NTSB Wants FRA to Implement Safety Rule Now

June 27, 2019

The National Transportation Safety Board is demanding that the Federal Railroad Administration implement immediately a passenger-rail operations safety program.

The statement, which is a recommendation and not a legally-binding mandate, followed the NTSB’s release of a report into the derailment of an Amtrak Cascades Service train in December 2017 that killed three and injured 65 others.

The safety agency concluded that a failure to provide effective mitigation of a hazardous curve combined with inadequate training of the locomotive engineer led to the derailment.
The NTSB report found the derailment occurred when the southbound train entered a 30-mph curve traveling at 78 mph.

In its report, the NTSB made 26 new safety recommendations and reiterated three existing safety recommendations, one of which is enactment of a federal regulation known as the “System Safety Program.”

Although the FRA published a rule mirroring the NTSB recommendation, implementation of the rule has been delayed six times, most recently to Sept. 4, 2019.

States Balk at FRA Passenger Safety Plan Rule

December 27, 2017

Transportation officials in several states are resisting a Federal Railroad Administration rule that requires passenger carriers to develop a System Safety Plan.

The states are not opposed to safety plans per se, but object to who is responsible for the plans, particularly in cases in which a state owns the rails over which a carrier such as Amtrak operates.

The FRA rule applies to “states, state agencies and instrumentalities, and political subdivisions of states that own [but do not necessarily operate]” railroads, railroad equipment, or provide financial support for passenger trains.

An analysis published on the website of Trains magazine observed that states are arguing that safety is the purview of the railroad tenant, not the landlord, and forcing a state to create a safety plan imposes a financial burden.

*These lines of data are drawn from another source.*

===== src/rtl/eceg_decryptor_pkg.sv =====
// Shared definitions for the EC-ElGamal decryptor.
// Curve y^2 = x^3 + A*x + B over GF(P); affine points, (0,0) is the point at infinity.
// Holds field/point types, the FSM state encoding and the combinational point adder.
package eceg_decryptor_pkg;

  localparam int unsigned DATAWIDTH = 5;
  localparam int unsigned KEYWIDTH_DEFAULT = DATAWIDTH;

  typedef logic [DATAWIDTH-1:0] elem_t;

  localparam elem_t P = elem_t'(17);
  localparam elem_t A = elem_t'(2);

  typedef struct packed {
    elem_t x;
    elem_t y;
  } point_t;

  typedef enum logic [2:0] {
    StIdle  = 3'd0,
    StDbl   = 3'd1,
    StAdd   = 3'd2,
    StFinal = 3'd3,
    StDone  = 3'd4
  } state_e;

  function automatic elem_t add_mod(elem_t a, elem_t b);
    logic [DATAWIDTH:0] s;
    s = {1'b0, a} + {1'b0, b};
    if (s >= {1'b0, P}) s = s - {1'b0, P};
    return s[DATAWIDTH-1:0];
  endfunction

  function automatic elem_t sub_mod(elem_t a, elem_t b);
    return add_mod(a, (b == '0) ? '0 : P - b);
  endfunction

  function automatic elem_t mul_mod(elem_t a, elem_t b);
    logic [2*DATAWIDTH-1:0] prod;
    prod = {{DATAWIDTH{1'b0}}, a} * {{DATAWIDTH{1'b0}}, b};
    prod = prod % {{DATAWIDTH{1'b0}}, P};
    return prod[DATAWIDTH-1:0];
  endfunction

  // Fermat inverse a^(P-2); inv(0) yields 0, which is never used on a live path.
  function automatic elem_t inv_mod(elem_t a);
    elem_t e;
    elem_t r;
    e = P - elem_t'(2);
    r = elem_t'(1);
    for (int i = int'(DATAWIDTH) - 1; i >= 0; i--) begin
      r = mul_mod(r, r);
      if (e[i]) r = mul_mod(r, a);
    end
    return r;
  endfunction

  // Affine point addition with identity and inverse handling.
  function automatic point_t point_add(point_t p1, point_t p2);
    elem_t  num;
    elem_t  den;
    elem_t  lam;
    elem_t  x3;
    elem_t  y3;
    point_t r;
    num = '0;
    den = '0;
    r   = '0;
    if (p1 == '0) begin
      r = p2;
    end else if (p2 == '0) begin
      r = p1;
    end else if (p1.x == p2.x && add_mod(p1.y, p2.y) == '0) begin
      r = '0;
    end else begin
      if (p1.x == p2.x) begin
        // Same x and not inverses: doubling, y is nonzero here.
        num = add_mod(mul_mod(elem_t'(3), mul_mod(p1.x, p1.x)), A);
        den = add_mod(p1.y, p1.y);
      end else begin
        num = sub_mod(p2.y, p1.y);
        den = sub_mod(p2.x, p1.x);
      end
      lam = mul_mod(num, inv_mod(den));
      x3  = sub_mod(sub_mod(mul_mod(lam, lam), p1.x), p2.x);
      y3  = sub_mod(mul_mod(lam, sub_mod(p1.x, x3)), p1.y);
      r   = '{x: x3, y: y3};
    end
    return r;
  endfunction

endpackage


===== src/rtl/eceg_decryptor_if.sv =====
// Request/response bundle of the EC-ElGamal decryptor.
//   start, d, c1x/c1y, c2x/c2y : request (master -> slave)
//   busy, done, mx/my          : status and decrypted point (slave -> master)
interface eceg_decryptor_if
  import eceg_decryptor_pkg::*;
#(
  parameter int unsigned KEYWIDTH = KEYWIDTH_DEFAULT
);
  logic                start;
  logic [KEYWIDTH-1:0] d;
  elem_t               c1x;
  elem_t               c1y;
  elem_t               c2x;
  elem_t               c2y;
  logic                busy;
  logic                done;
  elem_t               mx;
  elem_t               my;

  modport master (
    output start, d, c1x, c1y, c2x, c2y,
    input  busy, done, mx, my
  );

  modport slave (
    input  start, d, c1x, c1y, c2x, c2y,
    output busy, done, mx, my
  );
endinterface


===== src/rtl/eceg_decryptor_scalar_mul.sv =====
// Constant-time MSB-first double-and-add loop computing r = d * c1.
//   clk, rst : clock, synchronous active-high reset
//   start    : begin a run (only honoured when idle); r is cleared
//   d, c1    : scalar and base point, held stable by the caller for the whole run
//   op_a/op_b: operands for the shared external point adder, sum is its result
//   r        : accumulator; final once done has been seen
//   done     : high during the last ADD cycle; r is final from the next cycle
module eceg_decryptor_scalar_mul
  import eceg_decryptor_pkg::*;
#(
  parameter int unsigned KEYWIDTH = KEYWIDTH_DEFAULT
) (
  input  logic                clk,
  input  logic                rst,
  input  logic                start,
  input  logic [KEYWIDTH-1:0] d,
  input  point_t              c1,
  input  point_t              sum,
  output point_t              op_a,
  output point_t              op_b,
  output point_t              r,
  output logic                done
);
  localparam int unsigned IdxW = (KEYWIDTH > 1) ? $clog2(KEYWIDTH) : 1;

  state_e          state_q;
  logic [IdxW-1:0] idx_q;
  point_t          r_q;

  always_ff @(posedge clk) begin
    if (rst) begin
      state_q <= StIdle;
      idx_q   <= '0;
      r_q     <= '0;
    end else begin
      unique case (state_q)
        StIdle: begin
          if (start) begin
            r_q     <= '0;
            idx_q   <= IdxW'(KEYWIDTH - 1);
            state_q <= StDbl;
          end
        end
        StDbl: begin
          r_q     <= sum;
          state_q <= StAdd;
        end
        StAdd: begin
          // The add is always evaluated; only the commit depends on the key bit.
          if (d[idx_q]) r_q <= sum;
          if (idx_q == '0) begin
            state_q <= StIdle;
          end else begin
            idx_q   <= idx_q - IdxW'(1);
            state_q <= StDbl;
          end
        end
        default: state_q <= StIdle;
      endcase
    end
  end

  always_comb begin
    op_a = r_q;
    op_b = (state_q == StAdd) ? c1 : r_q;
  end

  assign r    = r_q;
  assign done = (state_q == StAdd) && (idx_q == '0);

endmodule


===== src/rtl/eceg_decryptor.sv =====
// EC-ElGamal decryption: M = C2 - d*C1, one shared point adder, fixed 2*KEYWIDTH+2 latency.
//   clk : clock (rising edge)
//   rst : synchronous active-high reset
//   bus : slave side of eceg_decryptor_if (start/d/C1/C2 in, busy/done/M out)
module eceg_decryptor
  import eceg_decryptor_pkg::*;
#(
  parameter int unsigned KEYWIDTH = KEYWIDTH_DEFAULT
) (
  input logic             clk,
  input logic             rst,
  eceg_decryptor_if.slave bus
);
  state_e              state_q;
  logic [KEYWIDTH-1:0] d_q;
  point_t              c1_q;
  point_t              c2_q;
  point_t              m_q;
  logic                busy_q;
  logic                done_q;

  logic   mul_start;
  logic   mul_done;
  point_t mul_a;
  point_t mul_b;
  point_t s;
  point_t neg_s;
  point_t add_a;
  point_t add_b;
  point_t sum;

  assign mul_start = (state_q == StIdle) && bus.start;

  eceg_decryptor_scalar_mul #(
    .KEYWIDTH(KEYWIDTH)
  ) u_scalar_mul (
    .clk  (clk),
    .rst  (rst),
    .start(mul_start),
    .d    (d_q),
    .c1   (c1_q),
    .sum  (sum),
    .op_a (mul_a),
    .op_b (mul_b),
    .r    (s),
    .done (mul_done)
  );

  // -O = O falls out naturally: y = 0 maps to 0.
  always_comb begin
    neg_s = '{x: s.x, y: (s.y == '0) ? '0 : P - s.y};
    if (state_q == StFinal) begin
      add_a = c2_q;
      add_b = neg_s;
    end else begin
      add_a = mul_a;
      add_b = mul_b;
    end
    sum = point_add(add_a, add_b);
  end

  // The loop sub-module toggles DBL/ADD in lockstep with this FSM; its done marks the last ADD.
  always_ff @(posedge clk) begin
    if (rst) begin
      state_q <= StIdle;
      d_q     <= '0;
      c1_q    <= '0;
      c2_q    <= '0;
      m_q     <= '0;
      busy_q  <= 1'b0;
      done_q  <= 1'b0;
    end else begin
      unique case (state_q)
        StIdle: begin
          if (bus.start) begin
            d_q     <= bus.d;
            c1_q    <= '{x: bus.c1x, y: bus.c1y};
            c2_q    <= '{x: bus.c2x, y: bus.c2y};
            busy_q  <= 1'b1;
            state_q <= StDbl;
          end
        end
        StDbl: state_q <= StAdd;
        StAdd: state_q <= mul_done ? StFinal : StDbl;
        StFinal: begin
          m_q     <= sum;
          busy_q  <= 1'b0;
          done_q  <= 1'b1;
          state_q <= StDone;
        end
        StDone: begin
          done_q  <= 1'b0;
          state_q <= StIdle;
        end
        default: state_q <= StIdle;
      endcase
    end
  end

  assign bus.busy = busy_q;
  assign bus.done = done_q;
  assign bus.mx   = m_q.x;
  assign bus.my   = m_q.y;

endmodule


===== src/flat_wrapper.sv =====
// flat-port wrapper written by rule: the top's interface ports become plain ports
module eceg_decryptor_flat import eceg_decryptor_pkg::*;
#(
  parameter int unsigned KEYWIDTH = KEYWIDTH_DEFAULT
)
  (clk, rst, bus_start, bus_d, bus_c1x, bus_c1y, bus_c2x, bus_c2y, bus_busy, bus_done, bus_mx, bus_my);
  eceg_decryptor_if #(.KEYWIDTH(KEYWIDTH)) bus_i ();
  input logic clk;
  input logic rst;
  input wire logic [$bits(bus_i.start)-1:0] bus_start;
  input wire logic [$bits(bus_i.d)-1:0] bus_d;
  input wire logic [$bits(bus_i.c1x)-1:0] bus_c1x;
  input wire logic [$bits(bus_i.c1y)-1:0] bus_c1y;
  input wire logic [$bits(bus_i.c2x)-1:0] bus_c2x;
  input wire logic [$bits(bus_i.c2y)-1:0] bus_c2y;
  output wire logic [$bits(bus_i.busy)-1:0] bus_busy;
  output wire logic [$bits(bus_i.done)-1:0] bus_done;
  output wire logic [$bits(bus_i.mx)-1:0] bus_mx;
  output wire logic [$bits(bus_i.my)-1:0] bus_my;
  assign bus_i.start = bus_start;
  assign bus_i.d = bus_d;
  assign bus_i.c1x = bus_c1x;
  assign bus_i.c1y = bus_c1y;
  assign bus_i.c2x = bus_c2x;
  assign bus_i.c2y = bus_c2y;
  assign bus_busy = bus_i.busy;
  assign bus_done = bus_i.done;
  assign bus_mx = bus_i.mx;
  assign bus_my = bus_i.my;
  eceg_decryptor #(.KEYWIDTH(KEYWIDTH)) u_core (.clk(clk), .rst(rst), .bus(bus_i));
endmodule

===== config.mk =====
export PLATFORM = sky130hd
export DESIGN_NAME = eceg_decryptor_flat
export DESIGN_NICKNAME = d
export VERILOG_FILES = /design/src/rtl/eceg_decryptor_pkg.sv /design/src/rtl/eceg_decryptor_if.sv /design/src/rtl/eceg_decryptor_scalar_mul.sv /design/src/rtl/eceg_decryptor.sv /design/src/flat_wrapper.sv
export SDC_FILE = /design/constraint.sdc
export NUM_CORES = 1
export LEC_CHECK = 0
export ABC_AREA = 1
export CORE_ASPECT_RATIO = 0.8
export CORE_MARGIN = 2
export CORE_UTILIZATION = 30
export DETAILED_ROUTE_END_ITERATION = 8
export SYNTH_ARGS = -nofsm -noshare
export SYNTH_HDL_FRONTEND = slang
export SYNTH_SLANG_ARGS = --single-unit

===== constraint.sdc =====
create_clock -name clk -period 72.8 [get_ports clk]
set_clock_uncertainty 0.05 [all_clocks]
set_input_delay 18.2 -clock clk [delete_from_list [all_inputs] [get_ports clk]]
set_output_delay 18.2 -clock clk [all_outputs]
set_load 0.03 [all_outputs]

==> run metrics <==
CTS tree built; CP Data Required Time 72980 ps; number of max-cap violations 0; setup TNS 0 ps; Final Util 46.0%; grt ovf 0; routability cong. 0.865; final slew viol count 0; EDFF count, synth 0; pin count of the biggest net entering global routing 39; CTS clock-pin slew for the worst setup and hold paths 70 ps; top cells by area in the synthesized netlist ha_1, nand2_1, inv_1, nor2_1, fa_1; Detailed Route Iter0 Violations 1118; Global Route Usage Sum 14.1%; Starting Density 30.3%; Yosys reg bits 55; delay-heaviest family, CP simple AND/OR/NAND/NOR gates; Crit Path Class reg -> reg; Mapped Cells 3585; PortBufs 39; clk sink count 55; Critical Path Stages 534; first-pass GRT wire length 99.5 mm; Vias/cell 4.51; final WL 62.0 mm; clock buffer depth 2; Setup crit end kind register; Mapped Nets 3944; CP Max Fanout 7; RSZ-0062 raised after global routing yes; drt first pass iters 5; Clock Latency Late Sink 290 ps; cell taking the most area after synthesis ha_1; min-delay worst type reg -> reg; detailed-route wire length per cell 11.2 um; fin crit share 98.6%; chip width 313 um; Nets 4897; YS warnings 0; WP data arrival 72000 ps; core area 75400 um^2; Mapped Area 22800 um^2; R2R Path End u_core.bus.my[3]; Cell variety after synth 92; filler instances 7392; most common cell after layout, fill and taps aside buf_4; clk root buf clkbuf_16; reg2reg setup slack 980 ps; Final Setup Violations 0; most frequent cells in the layout buf_4, nand2_1, inv_1; Inserted Diodes 0; CP Buf/Inv Count 105; share of cells above drive strength 1 44.4%; outcome finished clean; CP most frequent cell nand2_2; # DRC 0; Hold Fails Final Rpt 0; worst-margin pin slew 872 ps; # rows 90; Max stage delay on crit path 590 ps; Hold Buf Count CTS 0; Synth Flop Type dfxtp_1; Worst path slowest cell fa_1; die area 78400 um^2; Synth top area share 14.5%; Mean Syn Cell Area 6.37 um^2; die height 251 um; Seq/Total Area, Yosys 4.82%; Worst Setup SP u_core.state_q[2]; I/O Pins 40; cell area after layout 34700 um^2; max frequency 13.9 MHz; initial antenna violation count 0; vias in the first global route 22600; Async SR Flop Fraction 0%; type of origin of the critical path register; Setup crit end u_core.bus.my[3]; H-tree depth 2; post-DP HPWL 46.6 mm; Slew headroom 41.8%; Final Critical Period 71820 ps; TritonCTS buffer count 5; r2r worst-path depth 534; Vias 25000; DRT antenna net count 0; Placed Instance Area 29900 um^2; launch point of the worst reg-to-reg path u_core.state_q[2]; Area growth syn-to-layout 51.9%
==> synth_stat cells (17+ instances only) <==
master    number
xor2_1       148
o21bai_1      17
nand3_1      225
nor2_2        33
dfxtp_1       55
nand2_1      660
o21ai_1       24
clkbuf_1      20
a21oi_1      152
nand2_4       82
nand4_1       65
nand3_2       67
xnor2_1       49
nand2_2      200
ha_1         265
o21ai_0      128
nor2_1       402
nor3_1        18
or2_2         24
fa_1          66
inv_1        589
inv_2         43
==> registers in the layout, summed over array words and instances, names as in the netlist <==
| register | count |
|---|---|
| u_core.c2_q | 10 |
| u_core.u_scalar_mul.idx_q | 3 |
| u_core.u_scalar_mul.op_a | 10 |
| u_core.bus.my | 5 |
| u_core.u_scalar_mul.state_q | 2 |
| u_core.bus.mx | 5 |
| u_core.d_q | 5 |
| u_core.bus.busy | 1 |
| u_core.c1_q | 10 |
| u_core.bus.done | 1 |
| u_core.state_q | 3 |
==> worst reg2reg max path: cells and delay by family, from the launching register on <==
kind	cells	cell delay, ps
simple gates	258	26160
flops	1	350
xor+xnor	30	4920
buf+inv	105	7870
fa+ha+maj	61	20600
compound gates	80	11740
==> stage by stage <==
stage / hold WS, ps / cells / setup WS [ps]
3_3_place_gp: 399 / 5338 / -1520
5_1_grt: 441 / 5550 / -3800
2_1_floorplan: 375 / 3585 / 31.0
3_5_place_dp: 401 / 5338 / -2300
4_1_cts: 412 / 5431 / 2.97
6_report: 414 / 5550 / 984
==> area by class of cell <==
type	instances	area, um^2	share of cell area, %
Multi-Input combinational cell	2828	21900	63.0
Timing Repair Buffer	983	7660	22.1
Clock inverter	2	37.5	0.108
Tap cell	1012	1270	3.65
Sequential cell	55	1110	3.20
Inverter	665	2640	7.61
Clock buffer	5	125	0.361
==> cell families (layout without fill, tap and decap cells) <==
family                   Yosys count  count (layout)  synth area share, %
buffers and inverters            702            1655                 12.5
XOR/XNOR                         198             198                 7.62
AND/OR/NAND/NOR                 1862            1862                 42.7
flip-flops                        55              55                 4.82
adder cells (fa/ha/maj)          331             331                 20.3
AO/OA/AOI/OAI                    435             435                 11.9
multiplexers                       2               2                0.104
==> per-layer routing <==
metal	part of all wire, %	track usage, %	vias to the layer above
met1	50	21.1	11500
li1	-	-	13300
met5	0	0	-
met4	0.31	0.602	0
met3	2.6	0.726	16
met2	47	23.3	243
==> timing repair <==
action                                  CTS  global route
buffers inserted                         86           120
resized for setup                       140           627
endpoints found under the setup margin   10            10
pin swaps                               151           485
endpoints found under the hold margin     0             0
==> worst min-delay path by stage <==
stage                                     start                          end  depth (start not counted)
CTS                             u_core.bus.busy              u_core.bus.busy                          2
global placement                u_core.bus.busy              u_core.bus.busy                          2
detailed placement              u_core.bus.busy              u_core.bus.busy                          2
global route        u_core.u_scalar_mul.op_a[6]  u_core.u_scalar_mul.op_a[6]                          2
floorplan                        u_core.c1_q[1]               u_core.c1_q[1]                          2
finish                          u_core.bus.busy              u_core.bus.busy                          2
Power is not shown: default switching activity piles up to over one toggle a cycle in this logic, so the estimate is an artifact.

Some states have contended that they lack the experience and expertise to create safety plans. The Vermont Agency of Transportation, which owns a portion of the route used by Amtrak’s Downeaster said that its officials aren’t even allowed on the right-of-way without the railroad’s permission.

Also protesting to the FRA have been the Capitol Corridor and San Joaquin joint power authorities in California, Indiana Department of Transportation, Northern New England Passenger Rail Authority, and the North Carolina Department of Transportation.

The FRA issued the rule in August 2016, saying that an “intercity passenger railroad” must create a safety plan that “continually and systematically evaluates railroad safety hazards on its system and manages the resulting risks to reduce the number and rates of railroad accidents, incidents, injuries, and fatalities.”

The deadline for creation of these safety plans has been delayed five times in the past 16 months. It is now set to take effect in December 2018.

Some states have also said the rule raises a constitutional question of how far the federal government can go to regulate state behavior.

“In opening the door to application of its [safety plan] rule … the FRA plainly has overreached its grant of enabling authority from Congress,” the Vermont petition states. “Moreover, by exposing such state entities with the untoward consequences of ‘railroad carrier’ status, the FRA will have a chilling effect on activities encouraged by Congress …” including state acquisition of lines threatened by abandonment.

In the meantime, Amtrak said it continues to create its own safety plan. “We are taking action independent of the stay of the rule. We are building a Safety Management System which includes the development of a System Safety Program,” an Amtrak spokeswoman said.